THE PROBLEM — From the first line onward, reproduce the records exactly; the final line to include is the one holding "if (occ == '0)".

Dataset records
+ + +

==> src/rtl/dvd_pkg.sv <==
// Shared types and the decode helper for the scaled-word decoder.
package dvd_pkg;
  localparam int DVD_WIDTH = 8;
  localparam int DVD_DEPTH = 4;
  localparam int PTR_W     = $clog2(DVD_DEPTH);
  localparam int OCC_W     = PTR_W + 1;
  // Widest word the decode helper handles; instances zero-extend into it.
  localparam int DVD_MAX_W = 64;

  typedef struct packed {
    logic                 err;
    logic [DVD_WIDTH-1:0] data;
  } dvd_entry_t;

  typedef struct packed {
    logic                 err;
    logic [DVD_MAX_W-1:0] data;
  } dvd_dec_t;

  typedef enum logic [1:0] {OCC_EMPTY, OCC_PARTIAL, OCC_FULL} occ_state_e;

  // Undo the 2**shift scaling: logical right shift, flag any dropped ones.
  function automatic dvd_dec_t dvd_decode(input logic [DVD_MAX_W-1:0] word,
                                          input int unsigned shift);
    dvd_dec_t             r;
    logic [DVD_MAX_W-1:0] mask;
    mask   = (DVD_MAX_W'(1) << shift) - DVD_MAX_W'(1);
    r.err  = |(word & mask);
    r.data = word >> shift;
    return r;
  endfunction
endpackage

==> src/rtl/dvd_sync_fifo.sv <==
// Single-clock first-word-fall-through FIFO; head is read straight from storage.
module dvd_sync_fifo
  import dvd_pkg::*;
#(
  parameter int W     = DVD_WIDTH + 1,
  parameter int DEPTH = DVD_DEPTH
) (
  input  logic         clk,
  input  logic         rst,
  input  logic         push,
  input  logic         pop,
  input  logic [W-1:0] wdata,
  output logic [W-1:0] rdata,
  output occ_state_e   state
);
  localparam int PW = $clog2(DEPTH);

  logic [W-1:0]  mem [DEPTH];
  logic [PW-1:0] wr_ptr, rd_ptr;
  logic [PW:0]   occ;
  logic          full, empty, do_push, do_pop;

  assign full    = (state == OCC_FULL);
  assign empty   = (state == OCC_EMPTY);
  assign do_push = push & ~full;
  assign do_pop  = pop & ~empty;
  // Empty FIFO presents zeros rather than stale storage.
  assign rdata   = empty ? '0 : mem[rd_ptr];

  // Classify occupancy into empty / partial / full.
  always_comb begin
    state = OCC_PARTIAL;
    if (occ == '0)                    state = OCC_EMPTY;
    else if (occ == (PW+1)'(DEPTH))   state = OCC_FULL;
  end

  // Pointers wrap naturally since DEPTH is a power of two.
  always_ff @(posedge clk) begin
    if (rst) begin
      wr_ptr <= '0;
      rd_ptr <= '0;
      occ    <= '0;
    end else begin
      if (do_push) begin
        mem[wr_ptr] <= wdata;
        wr_ptr      <= wr_ptr + PW'(1);
      end
      if (do_pop) rd_ptr <= rd_ptr + PW'(1);
      case ({do_push, do_pop})
        2'b10:   occ <= occ + (PW+1)'(1);
        2'b01:   occ <= occ - (PW+1)'(1);
        default: occ <= occ;
      endcase
    end
  end
endmodule

==> src/rtl/double_value_decoder.sv <==
// Recovers original operands from doubled/scaled words, flags inexact words,
// counts them and queues decoded results for the downstream consumer.
module double_value_decoder
  import dvd_pkg::*;
#(
  parameter int WIDTH = 8,
  parameter int SHIFT = 1,
  parameter int DEPTH = 4,
  parameter int CNT_W = 16
) (
  input  logic             clk,
  input  logic             rst,
  input  logic             enable_dec,
  input  logic             in_valid,
  output logic             in_ready,
  input  logic [WIDTH-1:0] in_data,
  output logic             out_valid,
  input  logic             out_ready,
  output logic [WIDTH-1:0] out_data,
  output logic             out_err,
  input  logic             clr_err,
  output logic [CNT_W-1:0] err_count
);
  dvd_dec_t   dec;
  occ_state_e fifo_state;
  logic       accept, push, pop;
  logic [WIDTH:0] rd_entry;
  logic       dec_unused;

  assign dec        = dvd_decode(DVD_MAX_W'(in_data), SHIFT);
  assign dec_unused = ^dec.data[DVD_MAX_W-1:WIDTH];

  // With decode disabled words are swallowed, so backpressure only applies when enqueuing.
  assign in_ready  = ~enable_dec | (fifo_state != OCC_FULL);
  assign accept    = in_valid & in_ready;
  assign push      = accept & enable_dec;
  assign out_valid = (fifo_state != OCC_EMPTY);
  assign pop       = out_valid & out_ready;
  assign out_err   = rd_entry[WIDTH];
  assign out_data  = rd_entry[WIDTH-1:0];

  dvd_sync_fifo #(.W(WIDTH + 1), .DEPTH(DEPTH)) u_fifo (
    .clk   (clk),
    .rst   (rst),
    .push  (push),
    .pop   (pop),
    .wdata ({dec.err, dec.data[WIDTH-1:0]}),
    .rdata (rd_entry),
    .state (fifo_state)
  );

  // Saturating error counter; clear beats a same-cycle increment.
  always_ff @(posedge clk) begin
    if (rst)          err_count <= '0;
    else if (clr_err) err_count <= '0;
    else if (push && dec.err && (err_count != '1))
      err_count <= err_count + CNT_W'(1);
  end
endmodule
==> config.mk <==
export PLATFORM = sky130hd
export DESIGN_NAME = double_value_decoder
export DESIGN_NICKNAME = d
export VERILOG_FILES = /design/src/rtl/dvd_pkg.sv /design/src/rtl/dvd_sync_fifo.sv /design/src/rtl/double_value_decoder.sv
export SDC_FILE = /design/constraint.sdc
export NUM_CORES = 1
export LEC_CHECK = 0
export CAP_MARGIN = 20
export CORE_UTILIZATION = 54
export DETAILED_ROUTE_END_ITERATION = 10
export GPL_ROUTABILITY_DRIVEN = 0
export PLACE_DENSITY_LB_ADDON = 0.15
export RECOVER_POWER = 100
export SETUP_SLACK_MARGIN = 0.2
export SYNTH_ARGS = -nofsm -noshare
export SYNTH_HDL_FRONTEND = slang
export SYNTH_HIERARCHICAL = 1
export SYNTH_SLANG_ARGS = --single-unit
==> constraint.sdc <==
create_clock -name clk -period 3.2 [get_ports clk]
set_input_delay 0.32 -clock clk [delete_from_list [all_inputs] [get_ports clk]]
set_output_delay 0.32 -clock clk [all_outputs]
set_load 0.02 [all_outputs]
==> results of run 1 <==
[worst max-delay path, stage by stage (launching register included)]
cell,delay [ps]
dfxtp_1,710
mux4_2,590
nor2b_1,160
dlygate4sd3_1,670
[sequential cells by signal, indices dropped and copies added (netlist names), named ones only]
name,flops
u_fifo/rd_ptr,2
u_fifo/occ,3
err_count,16
u_fifo/wr_ptr,2
u_fifo/mem,36
[final cells by class]
class                           count  area [um^2]  area share, %
Multi-Input combinational cell    150         1140           33.0
Inverter                           10         37.5           1.09
Clock inverter                      5         50.0           1.45
Tap cell                           67         83.8           2.43
Timing Repair Buffer               44          415           12.1
Sequential cell                    61         1580           45.9
Clock buffer                       11          141           4.10
[stage by stage]
step                      cells  cell area, um^2
after floorplan             233             2830
after global routing        348             3450
final                       348             3450
after global placement      332             3280
after detailed placement    332             3280
after CTS                   348             3470
[worst max-delay path by stage]
stage                                          start  cells past startpoint                          to
after floorplan           u_fifo/occ[2]$_SDFFE_PP0P_                     11  u_fifo/occ[2]$_SDFFE_PP0P_
after global placement    u_fifo/occ[2]$_SDFFE_PP0P_                     10  u_fifo/occ[2]$_SDFFE_PP0P_
after global routing      u_fifo/occ[2]$_SDFFE_PP0P_                     10  u_fifo/occ[2]$_SDFFE_PP0P_
after CTS                                  flip-flop                      3                 out_data[5]
final                                      flip-flop                      3                 out_data[5]
after detailed placement  u_fifo/occ[2]$_SDFFE_PP0P_                     10  u_fifo/occ[2]$_SDFFE_PP0P_
[power by group]
group	leakage, nW	internal (mW)	switching, mW	total [mW]
Sequential	0.527	0.842	0.0111	0.853
Combinational	0.560	0.0625	0.0757	0.138
Clock	0.0944	0.374	0.277	0.651
[cells in the mapped netlist, types with 3 or more instances]
| library cell | n | area [um^2] |
|---|---|---|
| a211oi_1 | 5 | 37.5 |
| a21oi_1 | 14 | 70.1 |
| and3_1 | 3 | 18.8 |
| and4_1 | 5 | 43.8 |
| clkbuf_1 | 6 | 22.5 |
| dfxtp_1 | 25 | 500 |
| edfxtp_1 | 36 | 1080 |
| ha_1 | 6 | 75.1 |
| inv_1 | 10 | 37.5 |
| mux4_2 | 9 | 203 |
| nand2_1 | 6 | 22.5 |
| nand2b_1 | 3 | 18.8 |
| nand3_1 | 5 | 25.0 |
| nand4_1 | 10 | 62.6 |
| nor2_1 | 12 | 45.0 |
| nor2b_1 | 9 | 56.3 |
| nor3_1 | 3 | 15.0 |
| nor3b_1 | 6 | 45.0 |
| o21ai_0 | 4 | 20.0 |
| o31ai_1 | 7 | 52.6 |
| or2_2 | 3 | 18.8 |
| or3_1 | 4 | 25.0 |
| or4_1 | 6 | 45.0 |
| xor2_1 | 4 | 35.0 |
[layer usage]
layer | track usage (%) | wire, um | share of wire (%) | up-vias
met5 | 0 | 0 | 0 | -
met4 | 9.22 | 69 | 1.3 | 0
met3 | 7.32 | 216 | 4.0 | 9
met2 | 31.9 | 2560 | 48 | 37
met1 | 29.1 | 2530 | 47 | 987
li1 | - | - | - | 973
[cell families (layout without fill, tap and decap cells)]
family                     Yosys count  after routing  synth area share (%)
and+or+nand+nor                     86             86                  18.9
DFF                                 61             61                  56.0
AOI/OAI and AO/OA                   38             38                  8.73
buffers and inverters               22             70                  3.72
muxes                               11             11                  7.89
adders and majority gates            7              7                  3.37
xor gates and xnor gates             4              4                  1.24
other                                1              4                 0.133
==> metrics.md, run 1 <==
| Metric | Value |
|---|---|
| Worst skew pair latency | `330 ps` |
| Fin util | `between 70% and 80%` |
| Largest net degree at the start of global routing | `24` |
| Final cycle utilization of the critical path | `86.9%` |
| Critical Path Source Type | `flip-flop` |
| Endpoints failing setup | `0` |
| 1st-iter DRT viols | `about 80` |
| Vias in the first global route | `1,805` |
| Antenna violations before repair | `0` |
| Worst-Margin Slew | `799 ps` |
| Hold Crit Endpoint | `err_count[15]$_SDFFE_PP0P_` |
| CTS Hold Bufs | `0` |
| First-pass GRT wire length | `around 8600 um` |
| Setup TNS | `0 ps` |
| Post-Syn Instances | `230` |
| Final setup margin | `approximately 420 ps` |
| VDD IR-drop max | `roughly 0.3 mV` |
| Routed wire per std cell | `approximately 15 um` |
| Synth Area per Inst | `approximately 12 um^2` |
| Clock transition at the registers of the reported paths | `about 60 ps` |
| R2r endpoint | `u_fifo/occ[2]$_SDFFE_PP0P_` |
| Initial Utilization | `57.8%` |
| Die W | `around 74 um` |
| Fraction of layout cells with a size suffix above 1 | `under 10%` |
| RR Startpoint | `u_fifo/occ[2]$_SDFFE_PP0P_` |
| Commonest non-fill, non-tap cell in the layout | `edfxtp_1` |
| Ports | `between 40 and 50` |
| Die area | `around 5500 um^2` |
| H-tree depth | `3` |
| Status | `finished, final reports clean` |
| Hold Worst Slack | `513 ps` |
| Fillcell total | `around 380` |
| Vias | `about 2,000` |
| Post-cts sizing count | `0` |
| Total track usage | `21.5%` |
| Clock root cell | `clkbuf_8` |
| DRC | `0` |
| Port Buffer Count | `40` |
| Worst-path fanout max | `9` |
| Hold-critical path depth | `2` |
| HP Class | `flip-flop to flip-flop` |
| # nets final | `around 300` |
| Overall Power | `approximately 1.6 mW` |
| Core area | `between 4000 and 5000 um^2` |
| Mapped Area | `between 2000 and 3000 um^2` |
| Critical hold path startpoint | `err_count[15]$_SDFFE_PP0P_` |
| Unrepaired setup endpoints after global routing | `no` |
| Min cycle time layout | `~2800 ps` |
| Fin Clk Skew | `around 5.7 ps` |
| Final Hold Vio Count | `0` |
| CTS Buf Count | `9` |
| CP endpoint kind | `primary output` |
| Synth unique cells | `46` |
| Avg Vias per Cell | `around 5.8` |
| Setup WS pre-CTS | `645 ps` |
| Number of enable flip-flop cells after synthesis | `36` |
| GRT overflow | `0` |
| Hpwl dp | `approximately 3600 um` |
| Sequential area share after synthesis | `a little under three fifths` |
| Antenna viol nets, final | `0` |
| R2R depth | `10` |
| CTS tree | `built` |
| Leak pwr | `roughly 1.2 nW` |
| Ant. Diodes | `0` |
| Ys flop type | `edfxtp_1` |
| Setup Fix Bufs, Post-CTS | `0` |
| CP arrival | `between 2000 and 2500 ps` |
| Max Cap Viol | `0` |
| #FFs+latches synth | `61` |
| Row count | `25` |
| Final wirelength | `around 5400 um` |
| First-pass DRT Iterations | `4` |
| Final slew viol count | `0` |
| Area Overhead vs Synth | `22.1%` |
| Proportion of synthesized flip-flops having asynchronous set or reset | `0%` |
| Bufs on Longest Clock Path | `2` |
| Max-slew headroom | `46.6%` |
| Most frequent cells in the layout | `edfxtp_1 (36), dlygate4sd3_1 (35), dfxtp_1 (25)` |
| Sink Count | `61` |
| Fmax | `360 MHz` |
| Die Ht | `between 70 and 80 um` |
| Pwr per Cell Area | `between 400 and 500 nW/um^2` |
| Critical path type | `flip-flop to primary output` |
| CP required | `2880 ps` |
| Warnings from Yosys | `6` |
| FF-to-FF setup slack | `approximately 530 ps` |
No activity file was read; power rests on OpenSTA's default activity.
==> run 2: changes to the inputs <==
==> constraint.sdc (replaced) <==
create_clock -name clk -period 3 [get_ports clk]
set_input_delay 0.3 -clock clk [delete_from_list [all_inputs] [get_ports clk]]
set_output_delay 0.3 -clock clk [all_outputs]
set_load 0.02 [all_outputs]
==> run 2 against run 1 <==
  * Cell area grew 1.1%
  * Global-route usage increased by 0.59 points
  * Total power rose by 12%
  * Clock skew shrank 1.5 ps
  * Critical path depth did not move
  * Sequential share of layout area fell by 0.49 points
  * Sequential power rose by 6.7%
  * Utilization grew 0.77 points
  * Highest routed layer unchanged
  * Critical endpoint is now out_data[3]
  * Largest power group unchanged
  * Worst setup slack worse by 170 ps
  * Via count shrank 0.20%
  * First-iteration DRC count shrank 13%
==> metrics.md, run 2 (synthesized netlist as in run 1, its figures left out) <==
| Metric | Value |
|---|---|
| Max Cap Viol | `0 (unchanged)` |
| CTS Hold Bufs | `0 (unchanged)` |
| Ant. Diodes | `0 (unchanged)` |
| GRT overflow | `0 (unchanged)` |
| Initial Utilization | `57.8% (unchanged)` |
| Logic pwr share | `8.1% (-0.3 points)` |
| Bufs on Longest Clock Path | `2 (unchanged)` |
| Crit path cell chain | `mux4_2 -> and2b_1 -> dlygate4sd3_1` |
| Final Hold Vio Count | `0 (unchanged)` |
| Clk pwr share | `42.6% (+3.0 points)` |
| Endpoints failing setup | `0 (unchanged)` |
| Slowest cell on crit path | `dfxtp_1` |
| Critical path type | `flip-flop to primary output` |
| Fraction of layout cells with a size suffix above 1 | `11.0% (+1.4 points)` |
| Reg power frac | `49.3% (-2.6 points)` |
| Core area | `4880 um^2 (unchanged)` |
| Sw Share | `22.6% (+0.47 points)` |
| Fillcell total | `374 (-2.6%)` |
| Net Switching | `0.417 mW (+15%)` |
| Most flops, register | `u_fifo/mem` |
| Pwr per Cell Area | `529 nW/um^2 (+11%)` |
| Worst-path fanout max | `9 (unchanged)` |
| Die Ht | `74.3 um (unchanged)` |
| Min cycle time layout | `~2800 ps` |
| DRC | `0 (unchanged)` |
| Final wirelength | `5450 um (+1.4%)` |
| R2R depth | `10 (unchanged)` |
| Worst-Margin Slew | `678 ps (-121 ps)` |
| Hold Crit Endpoint | `err_count[1]$_SDFFE_PP0P_` |
| Fin Clk Skew | `4.16 ps (-1.49 ps)` |
| Setup Fix Bufs, Post-CTS | `0 (unchanged)` |
| Area Overhead vs Synth | `23.4%` |
| Vias | `2,002 (-0.20%)` |
| CTS tree | `built` |
| Final slew viol count | `0 (unchanged)` |
| First-pass GRT wire length | `8870 um (+3.3%)` |
| Critical Path Source Type | `flip-flop` |
| Most frequent cells in the layout | `dlygate4sd3_1 (36), edfxtp_1 (36), dfxtp_1 (25)` |
| CTS Buf Count | `9 (unchanged)` |
| HP Class | `flip-flop to flip-flop` |
| Post-cts sizing count | `0 (unchanged)` |
| Antenna violations before repair | `0 (unchanged)` |
| CP endpoint kind | `primary output` |
| 1st-iter DRT viols | `68 (-13%)` |
| R2r endpoint | `u_fifo/occ[2]$_SDFFE_PP0P_` |
| Largest net degree at the start of global routing | `24 (unchanged)` |
| RR Startpoint | `u_fifo/occ[2]$_SDFFE_PP0P_` |
| Max-slew headroom | `54.8% (+8.2 points)` |
| Cells after DPL | `333 (+0.30%)` |
| CP arrival | `2450 ps (about the same)` |
| Hpwl dp | `3640 um (+1.5%)` |
| Placed instance area | `3290 um^2 (+0.23%)` |
| Avg Vias per Cell | `5.74 (-0.49%)` |
| Largest registers | `u_fifo/mem: 36 flops, err_count: 16 flops, u_fifo/occ: 3 flops` |
| Unrepaired setup endpoints after global routing | `no` |
| Final Cell Area | `3480 um^2 (+1.1%)` |
| Status | `finished, final reports clean` |
| Worst skew pair latency | `340 ps (about the same)` |
| Sink Count | `61 (unchanged)` |
| Critical Path Max Stage Delay | `710 ps (about the same)` |
| Antenna viol nets, final | `0 (unchanged)` |
| Final setup margin | `247 ps (-172 ps)` |
| Finished Layout Cells | `349 (+0.29%)` |
| # nets final | `298 (+0.34%)` |
| Final cycle utilization of the critical path | `approximately nine tenths` |
| Ports | `41 (unchanged)` |
| Setup WS pre-CTS | `432 ps (-213 ps)` |
| Routed wire per std cell | `15.6 um (+1.1%)` |
| Vias in the first global route | `1,900 (+5.3%)` |
| First-pass DRT Iterations | `4 (unchanged)` |
| Die W | `74.3 um (unchanged)` |
| VDD IR-drop max | `0.403 mV (+36%)` |
| Total track usage | `22.1% (+0.59 points)` |
| Fmax | `approximately 360 MHz` |
| Overall Power | `1.85 mW (+12%)` |
| Leak pwr | `1.20 nW (+1.5%)` |
| Clock root cell | `clkbuf_8` |
| Max FFs per register | `36 (unchanged)` |
| FF-to-FF setup slack | `410 ps (-120 ps)` |
| Row count | `25 (unchanged)` |
| CP required | `2700 ps (-180 ps)` |
| Critical hold path startpoint | `err_count[1]$_SDFFE_PP0P_` |
| Die area | `5520 um^2 (unchanged)` |
| H-tree depth | `3 (unchanged)` |
| Port Buffer Count | `40 (unchanged)` |
| Int Power | `1.43 mW (+12%)` |
| Setup TNS | `0 ps (unchanged)` |
| Clock transition at the registers of the reported paths | `60 ps (about the same)` |
| Hold-critical path depth | `2 (unchanged)` |
run 2: cell types whose count changed in the layout (fill, tap and decap cells not counted):
cell | before | now
nor2b_1 | 10 | 9
nor2b_4 | 0 | 1
clkinv_1 | 2 | 1
dlygate4sd3_1 | 35 | 36
clkbuf_8 | 10 | 9
clkinv_2 | 1 | 2
clkbuf_1 | 5 | 4
bufinv_16 | 1 | 2
clkdlybuf4s50_1 | 5 | 4
clkinv_4 | 0 | 1
buf_4 | 0 | 1
run 2: final cells by class:
cell class              count  area (um^2)  area share, %
inverters                  10         37.5           1.08
well taps                  67         83.8           2.41
clock buffers               9          124           3.55
clock inverters             7         90.1           2.59
repair buffers             45          423           12.1
multi-input cells         150         1140           32.9
flip-flops and latches     61         1580           45.4
run 2: critical path: cells and delay by family, from the launching register on:
family	cells	cell delay (ps)
flip-flops	1	710
buffers and inverters	1	640
AND/OR/NAND/NOR	1	180
multiplexers	1	590
run 2: how the worst max path moves through the flow:
stage | to | slack [ps] | depth (start not counted)
CTS | out_data[3] | 300 | 3
finish | out_data[3] | 250 | 3
global route | out_data[3] | 110 | 3
global placement | u_fifo/occ[2]$_SDFFE_PP0P_ | 560 | 10
floorplan | u_fifo/occ[2]$_SDFFE_PP0P_ | 680 | 11
detailed placement | u_fifo/occ[2]$_SDFFE_PP0P_ | 430 | 10
run 2: routing by layer:
layer	wire, um	GRT usage, %	share of wire [%]	vias to the layer above
met5	0	0	0	-
met4	91	11.3	1.7	0
met3	194	3.66	3.6	8
met2	2610	34.8	48	41
met1	2560	29.8	47	979
li1	-	-	-	974
run 2: power groups by stage:
stage               Combinational [mW]  Sequential (mW)  Clock, mW
floorplan                       0.0952            0.924          0
global placement                 0.159            0.927          0
detailed placement               0.160            0.928          0
CTS                              0.161            0.910      0.799
global route                     0.165            0.911      0.829
finish                           0.150            0.910      0.785
run 2: stage by stage:
| step | util (%) | hold slack [ps] |
|---|---|---|
| 4_1_cts | 71.8 | 508 |
| 2_1_floorplan | - | 399 |
| 6_report | 71.4 | 504 |
| 3_3_place_gp | 67.4 | 496 |
| 3_5_place_dp | 67.4 | 499 |
| 5_1_grt | 71.4 | 549 |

+ + +

EXERCISE RESPONSE —
==> src/rtl/dvd_pkg.sv <==
// Shared types and the decode helper for the scaled-word decoder.
package dvd_pkg;
  localparam int DVD_WIDTH = 8;
  localparam int DVD_DEPTH = 4;
  localparam int PTR_W     = $clog2(DVD_DEPTH);
  localparam int OCC_W     = PTR_W + 1;
  // Widest word the decode helper handles; instances zero-extend into it.
  localparam int DVD_MAX_W = 64;

  typedef struct packed {
    logic                 err;
    logic [DVD_WIDTH-1:0] data;
  } dvd_entry_t;

  typedef struct packed {
    logic                 err;
    logic [DVD_MAX_W-1:0] data;
  } dvd_dec_t;

  typedef enum logic [1:0] {OCC_EMPTY, OCC_PARTIAL, OCC_FULL} occ_state_e;

  // Undo the 2**shift scaling: logical right shift, flag any dropped ones.
  function automatic dvd_dec_t dvd_decode(input logic [DVD_MAX_W-1:0] word,
                                          input int unsigned shift);
    dvd_dec_t             r;
    logic [DVD_MAX_W-1:0] mask;
    mask   = (DVD_MAX_W'(1) << shift) - DVD_MAX_W'(1);
    r.err  = |(word & mask);
    r.data = word >> shift;
    return r;
  endfunction
endpackage

==> src/rtl/dvd_sync_fifo.sv <==
// Single-clock first-word-fall-through FIFO; head is read straight from storage.
module dvd_sync_fifo
  import dvd_pkg::*;
#(
  parameter int W     = DVD_WIDTH + 1,
  parameter int DEPTH = DVD_DEPTH
) (
  input  logic         clk,
  input  logic         rst,
  input  logic         push,
  input  logic         pop,
  input  logic [W-1:0] wdata,
  output logic [W-1:0] rdata,
  output occ_state_e   state
);
  localparam int PW = $clog2(DEPTH);

  logic [W-1:0]  mem [DEPTH];
  logic [PW-1:0] wr_ptr, rd_ptr;
  logic [PW:0]   occ;
  logic          full, empty, do_push, do_pop;

  assign full    = (state == OCC_FULL);
  assign empty   = (state == OCC_EMPTY);
  assign do_push = push & ~full;
  assign do_pop  = pop & ~empty;
  // Empty FIFO presents zeros rather than stale storage.
  assign rdata   = empty ? '0 : mem[rd_ptr];

  // Classify occupancy into empty / partial / full.
  always_comb begin
    state = OCC_PARTIAL;
    if (occ == '0)                    state = OCC_EMPTY;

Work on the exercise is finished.